• [WHAT YOU WILL DO]: Set down, please, exactly the lines below that run from the line with "wire_per_inst_um = 18.6" to the line with "status = finished, violations left", both lines included.

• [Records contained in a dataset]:
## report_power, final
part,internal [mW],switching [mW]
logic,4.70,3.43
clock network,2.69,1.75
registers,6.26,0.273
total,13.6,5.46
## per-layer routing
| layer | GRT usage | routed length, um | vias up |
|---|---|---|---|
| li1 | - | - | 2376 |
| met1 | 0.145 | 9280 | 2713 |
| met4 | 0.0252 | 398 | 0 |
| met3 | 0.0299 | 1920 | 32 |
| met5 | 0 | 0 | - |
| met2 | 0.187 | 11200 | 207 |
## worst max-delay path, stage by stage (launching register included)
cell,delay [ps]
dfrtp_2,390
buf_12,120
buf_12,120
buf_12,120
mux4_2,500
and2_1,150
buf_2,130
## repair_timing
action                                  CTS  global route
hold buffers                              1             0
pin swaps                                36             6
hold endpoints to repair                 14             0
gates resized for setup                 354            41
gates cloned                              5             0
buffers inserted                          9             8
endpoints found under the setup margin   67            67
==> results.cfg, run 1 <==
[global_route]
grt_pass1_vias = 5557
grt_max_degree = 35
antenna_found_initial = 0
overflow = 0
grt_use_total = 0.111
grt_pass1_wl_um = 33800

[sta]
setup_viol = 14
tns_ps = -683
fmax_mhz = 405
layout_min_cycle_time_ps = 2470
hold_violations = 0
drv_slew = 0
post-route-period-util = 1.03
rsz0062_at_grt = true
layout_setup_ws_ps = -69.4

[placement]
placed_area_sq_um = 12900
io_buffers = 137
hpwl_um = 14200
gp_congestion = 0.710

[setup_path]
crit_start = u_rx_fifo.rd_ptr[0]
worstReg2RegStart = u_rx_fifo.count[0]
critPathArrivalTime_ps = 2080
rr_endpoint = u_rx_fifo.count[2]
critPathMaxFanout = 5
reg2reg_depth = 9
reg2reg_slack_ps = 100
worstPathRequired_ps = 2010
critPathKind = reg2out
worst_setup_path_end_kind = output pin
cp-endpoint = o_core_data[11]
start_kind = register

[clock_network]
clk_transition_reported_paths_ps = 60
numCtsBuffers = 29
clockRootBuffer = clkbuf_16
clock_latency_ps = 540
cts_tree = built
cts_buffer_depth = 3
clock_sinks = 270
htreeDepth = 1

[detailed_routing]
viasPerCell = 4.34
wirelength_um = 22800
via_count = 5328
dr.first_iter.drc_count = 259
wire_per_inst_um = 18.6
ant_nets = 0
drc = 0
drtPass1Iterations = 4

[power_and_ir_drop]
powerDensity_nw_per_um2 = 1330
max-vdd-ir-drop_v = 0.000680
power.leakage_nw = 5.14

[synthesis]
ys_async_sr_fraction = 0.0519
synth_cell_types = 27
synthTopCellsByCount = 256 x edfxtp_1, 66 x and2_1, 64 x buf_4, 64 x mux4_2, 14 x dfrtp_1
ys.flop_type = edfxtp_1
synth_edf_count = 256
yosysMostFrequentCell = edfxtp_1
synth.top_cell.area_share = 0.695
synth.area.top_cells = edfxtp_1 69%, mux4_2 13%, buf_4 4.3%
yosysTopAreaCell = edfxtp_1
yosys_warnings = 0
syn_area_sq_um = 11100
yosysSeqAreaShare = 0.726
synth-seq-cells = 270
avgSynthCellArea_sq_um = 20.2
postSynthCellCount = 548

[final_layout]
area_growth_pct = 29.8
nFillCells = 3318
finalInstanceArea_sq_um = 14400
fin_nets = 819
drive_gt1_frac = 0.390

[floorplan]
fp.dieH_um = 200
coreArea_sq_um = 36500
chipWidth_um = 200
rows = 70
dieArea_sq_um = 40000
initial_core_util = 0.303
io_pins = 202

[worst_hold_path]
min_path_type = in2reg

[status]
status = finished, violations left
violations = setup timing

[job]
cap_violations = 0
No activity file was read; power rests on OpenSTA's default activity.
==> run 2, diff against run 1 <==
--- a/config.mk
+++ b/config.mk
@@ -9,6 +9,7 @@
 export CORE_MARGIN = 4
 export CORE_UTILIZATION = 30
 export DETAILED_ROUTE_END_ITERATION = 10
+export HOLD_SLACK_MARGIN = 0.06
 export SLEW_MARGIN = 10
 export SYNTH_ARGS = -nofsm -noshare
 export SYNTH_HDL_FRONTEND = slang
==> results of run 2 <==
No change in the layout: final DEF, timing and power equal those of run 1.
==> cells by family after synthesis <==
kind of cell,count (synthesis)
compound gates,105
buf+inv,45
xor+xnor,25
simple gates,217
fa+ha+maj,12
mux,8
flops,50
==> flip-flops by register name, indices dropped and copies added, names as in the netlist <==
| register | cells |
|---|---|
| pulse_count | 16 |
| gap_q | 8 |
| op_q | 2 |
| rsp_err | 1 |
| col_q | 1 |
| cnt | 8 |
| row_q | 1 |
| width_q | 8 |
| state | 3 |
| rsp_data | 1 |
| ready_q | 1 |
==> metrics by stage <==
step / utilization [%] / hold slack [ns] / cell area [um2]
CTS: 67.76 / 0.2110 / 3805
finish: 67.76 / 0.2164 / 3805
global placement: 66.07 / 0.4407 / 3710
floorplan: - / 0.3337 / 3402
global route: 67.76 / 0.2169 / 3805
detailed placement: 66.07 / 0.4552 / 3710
File: config.mk
export PLATFORM = sky130hd
export DESIGN_NAME = pipelined_barrel_shifter
export DESIGN_NICKNAME = d
export VERILOG_FILES = /design/src/rtl/pipelined_barrel_shifter.sv
export SDC_FILE = /design/constraint.sdc
export NUM_CORES = 1
export LEC_CHECK = 0
export BUFFER_PORTS_ARGS = -buffer_cell sky130_fd_sc_hd__buf_2
export CAP_MARGIN = 40
export CORE_MARGIN = 2
export CORE_UTILIZATION = 57
export DETAILED_ROUTE_END_ITERATION = 7
export PLACE_DENSITY = 0.78
export SYNTH_ARGS = -nofsm -noshare
export SYNTH_HDL_FRONTEND = slang
export SYNTH_SLANG_ARGS = --single-unit
File: constraint.sdc
create_clock -name clk -period 2.1 [get_ports clk]
set_input_delay 0.42 -clock clk [delete_from_list [all_inputs] [get_ports clk]]
set_output_delay 0.42 -clock clk [all_outputs]
set_load 0.02 [all_outputs]
File: src/rtl/pipelined_barrel_shifter.sv
// Pipelined barrel shifter: LSL/LSR/ASR/ROR/ROL, one binary-weighted shift stage per register.
// Optional zero/carry flags are built when SHIFTER_FLAGS_EN is defined.
module pipelined_barrel_shifter #(
    parameter int WIDTH = 8
) (
    input  logic             clk,
    input  logic             rst,
    input  logic             in_valid,
    output logic             in_ready,
    input  logic [WIDTH-1:0] in_data,
    input  logic [7:0]       in_offset,
    input  logic [2:0]       in_mode,
    output logic             out_valid,
    input  logic             out_ready,
    output logic [WIDTH-1:0] out_data
`ifdef SHIFTER_FLAGS_EN
    ,
    output logic             out_zero,
    output logic             out_carry
`endif
);

    localparam int SHW = $clog2(WIDTH);
    localparam logic [7:0] W_OFF = 8'(WIDTH);

    localparam logic [2:0] MODE_LSL = 3'b000;
    localparam logic [2:0] MODE_LSR = 3'b001;
    localparam logic [2:0] MODE_ASR = 3'b010;
    localparam logic [2:0] MODE_ROR = 3'b011;
    localparam logic [2:0] MODE_ROL = 3'b100;

    // One conditional shift step; ASR refills from the current MSB, which always
    // equals the original sign bit because every earlier step preserved it.
    function automatic logic [WIDTH-1:0] shift_step(input logic [WIDTH-1:0] d,
                                                    input logic [2:0] mode,
                                                    input int sh);
        logic [2*WIDTH-1:0] dd;
        logic [2*WIDTH-1:0] wrapped;
        logic [WIDTH-1:0]   res;
        dd      = {d, d};
        wrapped = '0;
        res     = d;
        case (mode)
            MODE_LSL: res = d << sh;
            MODE_LSR: res = d >> sh;
            MODE_ASR: res = $signed(d) >>> sh;
            MODE_ROR: begin
                wrapped = dd >> sh;
                res     = wrapped[WIDTH-1:0];
            end
            MODE_ROL: begin
                wrapped = dd << sh;
                res     = wrapped[2*WIDTH-1:WIDTH];
            end
            default:  res = d;
        endcase
        return res;
    endfunction

    logic             en;
    logic             valid_reg [0:SHW];
    logic [WIDTH-1:0] data_reg  [0:SHW];
    logic [2:0]       mode_reg  [0:SHW-1];
    logic [SHW-1:0]   amt_reg   [0:SHW-1];
    logic [WIDTH-1:0] step_data [1:SHW];

    logic             is_rot;
    logic             is_pass;
    logic             ovf;
    logic [SHW-1:0]   amt_next;
    logic [WIDTH-1:0] data_next;

    assign en        = !valid_reg[SHW] || out_ready;
    assign in_ready  = en;
    assign out_valid = valid_reg[SHW];
    assign out_data  = data_reg[SHW];

    // Overflowing shifts are resolved up front, so later stages only ever see
    // an in-range amount (zero for overflow and pass-through).
    always_comb begin
        is_rot    = (in_mode == MODE_ROR) || (in_mode == MODE_ROL);
        is_pass   = (in_mode > MODE_ROL);
        ovf       = !is_rot && !is_pass && (in_offset >= W_OFF);
        amt_next  = (is_pass || ovf) ? '0 : in_offset[SHW-1:0];
        data_next = in_data;
        if (ovf) begin
            data_next = (in_mode == MODE_ASR) ? {WIDTH{in_data[WIDTH-1]}} : '0;
        end
    end

    genvar gi;
    generate
        for (gi = 1; gi <= SHW; gi++) begin : g_stage
            assign step_data[gi] = amt_reg[gi-1][gi-1]
                                 ? shift_step(data_reg[gi-1], mode_reg[gi-1], 1 << (gi - 1))
                                 : data_reg[gi-1];
        end
    endgenerate

    always_ff @(posedge clk or posedge rst) begin
        if (rst) begin
            for (int i = 0; i <= SHW; i++) begin
                valid_reg[i] <= 1'b0;
                data_reg[i]  <= '0;
            end
            for (int i = 0; i < SHW; i++) begin
                mode_reg[i] <= '0;
                amt_reg[i]  <= '0;
            end
        end else if (en) begin
            valid_reg[0] <= in_valid;
            data_reg[0]  <= data_next;
            mode_reg[0]  <= in_mode;
            amt_reg[0]   <= amt_next;
            for (int i = 1; i <= SHW; i++) begin
                valid_reg[i] <= valid_reg[i-1];
                data_reg[i]  <= step_data[i];
            end
            for (int i = 1; i < SHW; i++) begin
                mode_reg[i] <= mode_reg[i-1];
                amt_reg[i]  <= amt_reg[i-1];
            end
        end
    end

`ifdef SHIFTER_FLAGS_EN
    // Shift carries depend only on the input and are tapped at entry; rotate
    // carries come from the finished result, so only a "rotated at all" bit travels.
    logic             carry_reg [0:SHW-1];
    logic             rnz_reg   [0:SHW-1];
    logic             zero_out_reg;
    logic             carry_out_reg;
    logic             carry_next;
    logic             rnz_next;
    logic [WIDTH-1:0] tap_mask;
    logic             carry_last;

    always_comb begin
        carry_next = 1'b0;
        tap_mask   = '0;
        rnz_next   = is_rot && (amt_next != '0);
        if (in_offset != 8'd0 && in_offset <= W_OFF) begin
            case (in_mode)
                MODE_LSL: tap_mask = WIDTH'(1) << (W_OFF - in_offset);
                MODE_LSR,
                MODE_ASR: tap_mask = WIDTH'(1) << (in_offset - 8'd1);
                default:  tap_mask = '0;
            endcase
            carry_next = |(in_data & tap_mask);
        end else if (in_offset > W_OFF && in_mode == MODE_ASR) begin
            carry_next = in_data[WIDTH-1];
        end
    end

    always_comb begin
        carry_last = carry_reg[SHW-1];
        if (rnz_reg[SHW-1]) begin
            carry_last = (mode_reg[SHW-1] == MODE_ROR) ? step_data[SHW][WIDTH-1]
                                                       : step_data[SHW][0];
        end
    end

    always_ff @(posedge clk or posedge rst) begin
        if (rst) begin
            for (int i = 0; i < SHW; i++) begin
                carry_reg[i] <= 1'b0;
                rnz_reg[i]   <= 1'b0;
            end
            zero_out_reg  <= 1'b0;
            carry_out_reg <= 1'b0;
        end else if (en) begin
            carry_reg[0] <= carry_next;
            rnz_reg[0]   <= rnz_next;
            for (int i = 1; i < SHW; i++) begin
                carry_reg[i] <= carry_reg[i-1];
                rnz_reg[i]   <= rnz_reg[i-1];
            end
            zero_out_reg  <= (step_data[SHW] == '0);
            carry_out_reg <= carry_last;
        end
    end

    assign out_zero  = zero_out_reg;
    assign out_carry = carry_out_reg;
`endif

endmodule
## config.mk

```make
export PLATFORM = sky130hd
export DESIGN_NAME = multicycle_ctrl_flat
export DESIGN_NICKNAME = d
export VERILOG_FILES = /design/src/rtl/multicycle_ctrl_if.sv /design/src/rtl/multicycle_ctrl.sv /design/src/flat_wrapper.sv
export SDC_FILE = /design/constraint.sdc
export NUM_CORES = 1
export LEC_CHECK = 0
export CORE_ASPECT_RATIO = 1.5
export CORE_MARGIN = 2
export CORE_UTILIZATION = 35
export DETAILED_ROUTE_END_ITERATION = 10
export SLEW_MARGIN = 20
export SYNTH_ARGS = -nofsm -noshare
export SYNTH_HDL_FRONTEND = slang
export SYNTH_SLANG_ARGS = --single-unit
```

## constraint.sdc

```tcl
create_clock -name i_clk -period 1.7 [get_ports i_clk]
set_input_delay 0.255 -clock i_clk [delete_from_list [all_inputs] [get_ports i_clk]]
set_output_delay 0.255 -clock i_clk [all_outputs]
set_load 0.01 [all_outputs]
```

## src/rtl/multicycle_ctrl_if.sv

```systemverilog
// Control/status bundle between the multi-cycle controller and its datapath.
// The controller side uses the slave modport; the datapath side uses master.
interface multicycle_ctrl_if;
   logic [5:0] i_con_Opcode;
   logic       i_con_jumpreg;
   logic       i_con_MemReady;

   logic       o_con_PcWrite;
   logic       o_con_PcWriteCond;
   logic [1:0] o_con_PcSource;
   logic       o_con_IorD;
   logic       o_con_MemRead;
   logic       o_con_MemWrite;
   logic       o_con_IrWrite;
   logic       o_con_MemToReg;
   logic       o_con_RegWrite;
   logic [1:0] o_con_RegDst;
   logic       o_con_AluSrcA;
   logic [1:0] o_con_AluSrcB;
   logic [1:0] o_con_AluOp;
   logic [3:0] o_con_Other;
   logic       o_con_MemErr;
   logic       o_con_Illegal;
   logic [3:0] o_con_State;

   modport slave (
      input  i_con_Opcode, i_con_jumpreg, i_con_MemReady,
      output o_con_PcWrite, o_con_PcWriteCond, o_con_PcSource, o_con_IorD,
             o_con_MemRead, o_con_MemWrite, o_con_IrWrite, o_con_MemToReg,
             o_con_RegWrite, o_con_RegDst, o_con_AluSrcA, o_con_AluSrcB,
             o_con_AluOp, o_con_Other, o_con_MemErr, o_con_Illegal, o_con_State
   );

   modport master (
      output i_con_Opcode, i_con_jumpreg, i_con_MemReady,
      input  o_con_PcWrite, o_con_PcWriteCond, o_con_PcSource, o_con_IorD,
             o_con_MemRead, o_con_MemWrite, o_con_IrWrite, o_con_MemToReg,
             o_con_RegWrite, o_con_RegDst, o_con_AluSrcA, o_con_AluSrcB,
             o_con_AluOp, o_con_Other, o_con_MemErr, o_con_Illegal, o_con_State
   );
endinterface

```

## src/rtl/multicycle_ctrl.sv

```systemverilog
// Main control FSM of the multi-cycle MIPS core: fetch/decode/execute/memory/
// writeback sequencing, with a wait counter that aborts stalled memory accesses.
module multicycle_ctrl #(
   parameter int unsigned MEM_TIMEOUT = 255,
   parameter int unsigned CNT_W       = 8
) (
   input logic              i_clk,
   input logic              i_rst_n,
   multicycle_ctrl_if.slave bus
);

   typedef enum logic [3:0] {
      StFetch  = 4'd0,  StDecode = 4'd1,  StMemAdr = 4'd2,  StMemRd  = 4'd3,
      StMemWb  = 4'd4,  StMemWr  = 4'd5,  StRExec  = 4'd6,  StRWb    = 4'd7,
      StBranch = 4'd8,  StIExec  = 4'd9,  StIWb    = 4'd10, StJump   = 4'd11,
      StJal    = 4'd12, StJr     = 4'd13
   } state_e;

   // Last waiting cycle: a miss here makes the counter reach MEM_TIMEOUT.
   localparam logic [CNT_W-1:0] WaitLast = CNT_W'(MEM_TIMEOUT - 1);

   state_e           state_q, state_d;
   logic [CNT_W-1:0] cnt_q, cnt_d;
   logic             mem_err_q, mem_err_d;
   logic             illegal_q, illegal_d;
   logic             in_mem, timeout;
   logic [3:0]       iexec_other;

   assign in_mem  = (state_q == StFetch) || (state_q == StMemRd) || (state_q == StMemWr);
   // MemReady has priority over the timeout compare.
   assign timeout = in_mem && !bus.i_con_MemReady && (cnt_q >= WaitLast);

   // I-type ALU sub-op for alu_control, from the opcode.
   always_comb begin
      case (bus.i_con_Opcode)
         6'd12:         iexec_other = 4'd1;
         6'd13:         iexec_other = 4'd2;
         6'd14:         iexec_other = 4'd3;
         6'd10, 6'd11:  iexec_other = 4'd6;
         6'd15:         iexec_other = 4'd7;
         default:       iexec_other = 4'd0;
      endcase
   end

   // Next state, wait counter and pulse requests.
   always_comb begin
      state_d   = state_q;
      cnt_d     = '0;
      mem_err_d = timeout;
      illegal_d = 1'b0;
      if (in_mem && !bus.i_con_MemReady && !timeout) begin
         cnt_d = (cnt_q == '1) ? cnt_q : cnt_q + 1'b1;
      end
      case (state_q)
         StFetch:  if (bus.i_con_MemReady) state_d = StDecode;
         StDecode: begin
            case (bus.i_con_Opcode)
               6'd0:                    state_d = StRExec;
               6'd35, 6'd43:            state_d = StMemAdr;
               6'd4, 6'd5:              state_d = StBranch;
               6'd8, 6'd9, 6'd10, 6'd11,
               6'd12, 6'd13, 6'd14, 6'd15: state_d = StIExec;
               6'd2:                    state_d = StJump;
               6'd3:                    state_d = StJal;
               default: begin
                  state_d   = StFetch;
                  illegal_d = 1'b1;
               end
            endcase
         end
         StMemAdr: state_d = (bus.i_con_Opcode == 6'd35) ? StMemRd : StMemWr;
         StMemRd: begin
            if (bus.i_con_MemReady) state_d = StMemWb;
            else if (timeout)       state_d = StFetch;
         end
         StMemWr:  if (bus.i_con_MemReady || timeout) state_d = StFetch;
         StRExec:  state_d = bus.i_con_jumpreg ? StJr : StRWb;
         StIExec:  state_d = StIWb;
         default:  state_d = StFetch;
      endcase
   end

   // State, counter and pulse registers.
   always_ff @(posedge i_clk or negedge i_rst_n) begin
      if (!i_rst_n) begin
         state_q   <= StFetch;
         cnt_q     <= '0;
         mem_err_q <= 1'b0;
         illegal_q <= 1'b0;
      end else begin
         state_q   <= state_d;
         cnt_q     <= cnt_d;
         mem_err_q <= mem_err_d;
         illegal_q <= illegal_d;
      end
   end

   // Moore control decode; forced low while reset is held so strobes drop at once.
   always_comb begin
      bus.o_con_PcWrite     = 1'b0;
      bus.o_con_PcWriteCond = 1'b0;
      bus.o_con_PcSource    = 2'd0;
      bus.o_con_IorD        = 1'b0;
      bus.o_con_MemRead     = 1'b0;
      bus.o_con_MemWrite    = 1'b0;
      bus.o_con_IrWrite     = 1'b0;
      bus.o_con_MemToReg    = 1'b0;
      bus.o_con_RegWrite    = 1'b0;
      bus.o_con_RegDst      = 2'd0;
      bus.o_con_AluSrcA     = 1'b0;
      bus.o_con_AluSrcB     = 2'd0;
      bus.o_con_AluOp       = 2'd0;
      bus.o_con_Other       = 4'd0;
      if (i_rst_n) begin
         case (state_q)
            StFetch: begin
               bus.o_con_MemRead = 1'b1;
               bus.o_con_AluSrcB = 2'd1;
               bus.o_con_IrWrite = bus.i_con_MemReady;
               bus.o_con_PcWrite = bus.i_con_MemReady;
            end
            StDecode: bus.o_con_AluSrcB = 2'd3;
            StMemAdr: begin
               bus.o_con_AluSrcA = 1'b1;
               bus.o_con_AluSrcB = 2'd2;
            end
            StMemRd: begin
               bus.o_con_MemRead = 1'b1;
               bus.o_con_IorD    = 1'b1;
            end
            StMemWb: begin
               bus.o_con_RegWrite = 1'b1;
               bus.o_con_MemToReg = 1'b1;
            end
            StMemWr: begin
               bus.o_con_MemWrite = 1'b1;
               bus.o_con_IorD     = 1'b1;
            end
            StRExec: begin
               bus.o_con_AluSrcA = 1'b1;
               bus.o_con_AluOp   = 2'd2;
            end
            StRWb: begin
               bus.o_con_AluSrcA  = 1'b1;
               bus.o_con_AluOp    = 2'd2;
               bus.o_con_RegWrite = 1'b1;
               bus.o_con_RegDst   = 2'd1;
            end
            StBranch: begin
               bus.o_con_AluSrcA     = 1'b1;
               bus.o_con_PcWriteCond = 1'b1;
               bus.o_con_PcSource    = 2'd1;
               if (bus.i_con_Opcode == 6'd4) begin
                  bus.o_con_AluOp = 2'd1;
               end else if (bus.i_con_Opcode == 6'd5) begin
                  bus.o_con_AluOp = 2'd3;
                  bus.o_con_Other = 4'd5;
               end
            end
            StIExec, StIWb: begin
               bus.o_con_AluSrcA  = 1'b1;
               bus.o_con_AluSrcB  = 2'd2;
               bus.o_con_AluOp    = 2'd3;
               bus.o_con_Other    = iexec_other;
               bus.o_con_RegWrite = (state_q == StIWb);
            end
            StJump: begin
               bus.o_con_PcWrite  = 1'b1;
               bus.o_con_PcSource = 2'd2;
            end
            StJal: begin
               bus.o_con_AluOp    = 2'd3;
               bus.o_con_Other    = 4'd8;
               bus.o_con_RegWrite = 1'b1;
               bus.o_con_RegDst   = 2'd2;
               bus.o_con_PcWrite  = 1'b1;
               bus.o_con_PcSource = 2'd2;
            end
            StJr: begin
               bus.o_con_PcWrite  = 1'b1;
               bus.o_con_PcSource = 2'd3;
            end
            default: ;
         endcase
      end
   end

   assign bus.o_con_MemErr  = mem_err_q;
   assign bus.o_con_Illegal = illegal_q;
   assign bus.o_con_State   = state_q;

endmodule
```

## src/flat_wrapper.sv

```systemverilog
// flat-port wrapper written by rule: the top's interface ports become plain ports
module multicycle_ctrl_flat 
#(
   parameter int unsigned MEM_TIMEOUT = 255,
   parameter int unsigned CNT_W       = 8
)
  (i_clk, i_rst_n, bus_i_con_Opcode, bus_i_con_jumpreg, bus_i_con_MemReady, bus_o_con_PcWrite, bus_o_con_PcWriteCond, bus_o_con_PcSource, bus_o_con_IorD, bus_o_con_MemRead, bus_o_con_MemWrite, bus_o_con_IrWrite, bus_o_con_MemToReg, bus_o_con_RegWrite, bus_o_con_RegDst, bus_o_con_AluSrcA, bus_o_con_AluSrcB, bus_o_con_AluOp, bus_o_con_Other, bus_o_con_MemErr, bus_o_con_Illegal, bus_o_con_State);
  multicycle_ctrl_if bus_i ();
  input logic i_clk;
  input logic i_rst_n;
  input wire logic [$bits(bus_i.i_con_Opcode)-1:0] bus_i_con_Opcode;
  input wire logic [$bits(bus_i.i_con_jumpreg)-1:0] bus_i_con_jumpreg;
  input wire logic [$bits(bus_i.i_con_MemReady)-1:0] bus_i_con_MemReady;
  output wire logic [$bits(bus_i.o_con_PcWrite)-1:0] bus_o_con_PcWrite;
  output wire logic [$bits(bus_i.o_con_PcWriteCond)-1:0] bus_o_con_PcWriteCond;
  output wire logic [$bits(bus_i.o_con_PcSource)-1:0] bus_o_con_PcSource;
  output wire logic [$bits(bus_i.o_con_IorD)-1:0] bus_o_con_IorD;
  output wire logic [$bits(bus_i.o_con_MemRead)-1:0] bus_o_con_MemRead;
  output wire logic [$bits(bus_i.o_con_MemWrite)-1:0] bus_o_con_MemWrite;
  output wire logic [$bits(bus_i.o_con_IrWrite)-1:0] bus_o_con_IrWrite;
  output wire logic [$bits(bus_i.o_con_MemToReg)-1:0] bus_o_con_MemToReg;
  output wire logic [$bits(bus_i.o_con_RegWrite)-1:0] bus_o_con_RegWrite;
  output wire logic [$bits(bus_i.o_con_RegDst)-1:0] bus_o_con_RegDst;
  output wire logic [$bits(bus_i.o_con_AluSrcA)-1:0] bus_o_con_AluSrcA;
  output wire logic [$bits(bus_i.o_con_AluSrcB)-1:0] bus_o_con_AluSrcB;
  output wire logic [$bits(bus_i.o_con_AluOp)-1:0] bus_o_con_AluOp;
  output wire logic [$bits(bus_i.o_con_Other)-1:0] bus_o_con_Other;
  output wire logic [$bits(bus_i.o_con_MemErr)-1:0] bus_o_con_MemErr;
  output wire logic [$bits(bus_i.o_con_Illegal)-1:0] bus_o_con_Illegal;
  output wire logic [$bits(bus_i.o_con_State)-1:0] bus_o_con_State;
  assign bus_i.i_con_Opcode = bus_i_con_Opcode;
  assign bus_i.i_con_jumpreg = bus_i_con_jumpreg;
  assign bus_i.i_con_MemReady = bus_i_con_MemReady;
  assign bus_o_con_PcWrite = bus_i.o_con_PcWrite;
  assign bus_o_con_PcWriteCond = bus_i.o_con_PcWriteCond;
  assign bus_o_con_PcSource = bus_i.o_con_PcSource;
  assign bus_o_con_IorD = bus_i.o_con_IorD;
  assign bus_o_con_MemRead = bus_i.o_con_MemRead;
  assign bus_o_con_MemWrite = bus_i.o_con_MemWrite;
  assign bus_o_con_IrWrite = bus_i.o_con_IrWrite;
  assign bus_o_con_MemToReg = bus_i.o_con_MemToReg;
  assign bus_o_con_RegWrite = bus_i.o_con_RegWrite;
  assign bus_o_con_RegDst = bus_i.o_con_RegDst;
  assign bus_o_con_AluSrcA = bus_i.o_con_AluSrcA;
  assign bus_o_con_AluSrcB = bus_i.o_con_AluSrcB;
  assign bus_o_con_AluOp = bus_i.o_con_AluOp;
  assign bus_o_con_Other = bus_i.o_con_Other;
  assign bus_o_con_MemErr = bus_i.o_con_MemErr;
  assign bus_o_con_Illegal = bus_i.o_con_Illegal;
  assign bus_o_con_State = bus_i.o_con_State;
  multicycle_ctrl #(.MEM_TIMEOUT(MEM_TIMEOUT), .CNT_W(CNT_W)) u_core (.i_clk(i_clk), .i_rst_n(i_rst_n), .bus(bus_i));
endmodule
```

• [YOUR RESPONSE]:
wire_per_inst_um = 18.6
ant_nets = 0
drc = 0
drtPass1Iterations = 4

[power_and_ir_drop]
powerDensity_nw_per_um2 = 1330
max-vdd-ir-drop_v = 0.000680
power.leakage_nw = 5.14

[synthesis]
ys_async_sr_fraction = 0.0519
synth_cell_types = 27
synthTopCellsByCount = 256 x edfxtp_1, 66 x and2_1, 64 x buf_4, 64 x mux4_2, 14 x dfrtp_1
ys.flop_type = edfxtp_1
synth_edf_count = 256
yosysMostFrequentCell = edfxtp_1
synth.top_cell.area_share = 0.695
synth.area.top_cells = edfxtp_1 69%, mux4_2 13%, buf_4 4.3%
yosysTopAreaCell = edfxtp_1
yosys_warnings = 0
syn_area_sq_um = 11100
yosysSeqAreaShare = 0.726
synth-seq-cells = 270
avgSynthCellArea_sq_um = 20.2
postSynthCellCount = 548

[final_layout]
area_growth_pct = 29.8
nFillCells = 3318
finalInstanceArea_sq_um = 14400
fin_nets = 819
drive_gt1_frac = 0.390

[floorplan]
fp.dieH_um = 200
coreArea_sq_um = 36500
chipWidth_um = 200
rows = 70
dieArea_sq_um = 40000
initial_core_util = 0.303
io_pins = 202

[worst_hold_path]
min_path_type = in2reg

[status]
status = finished, violations left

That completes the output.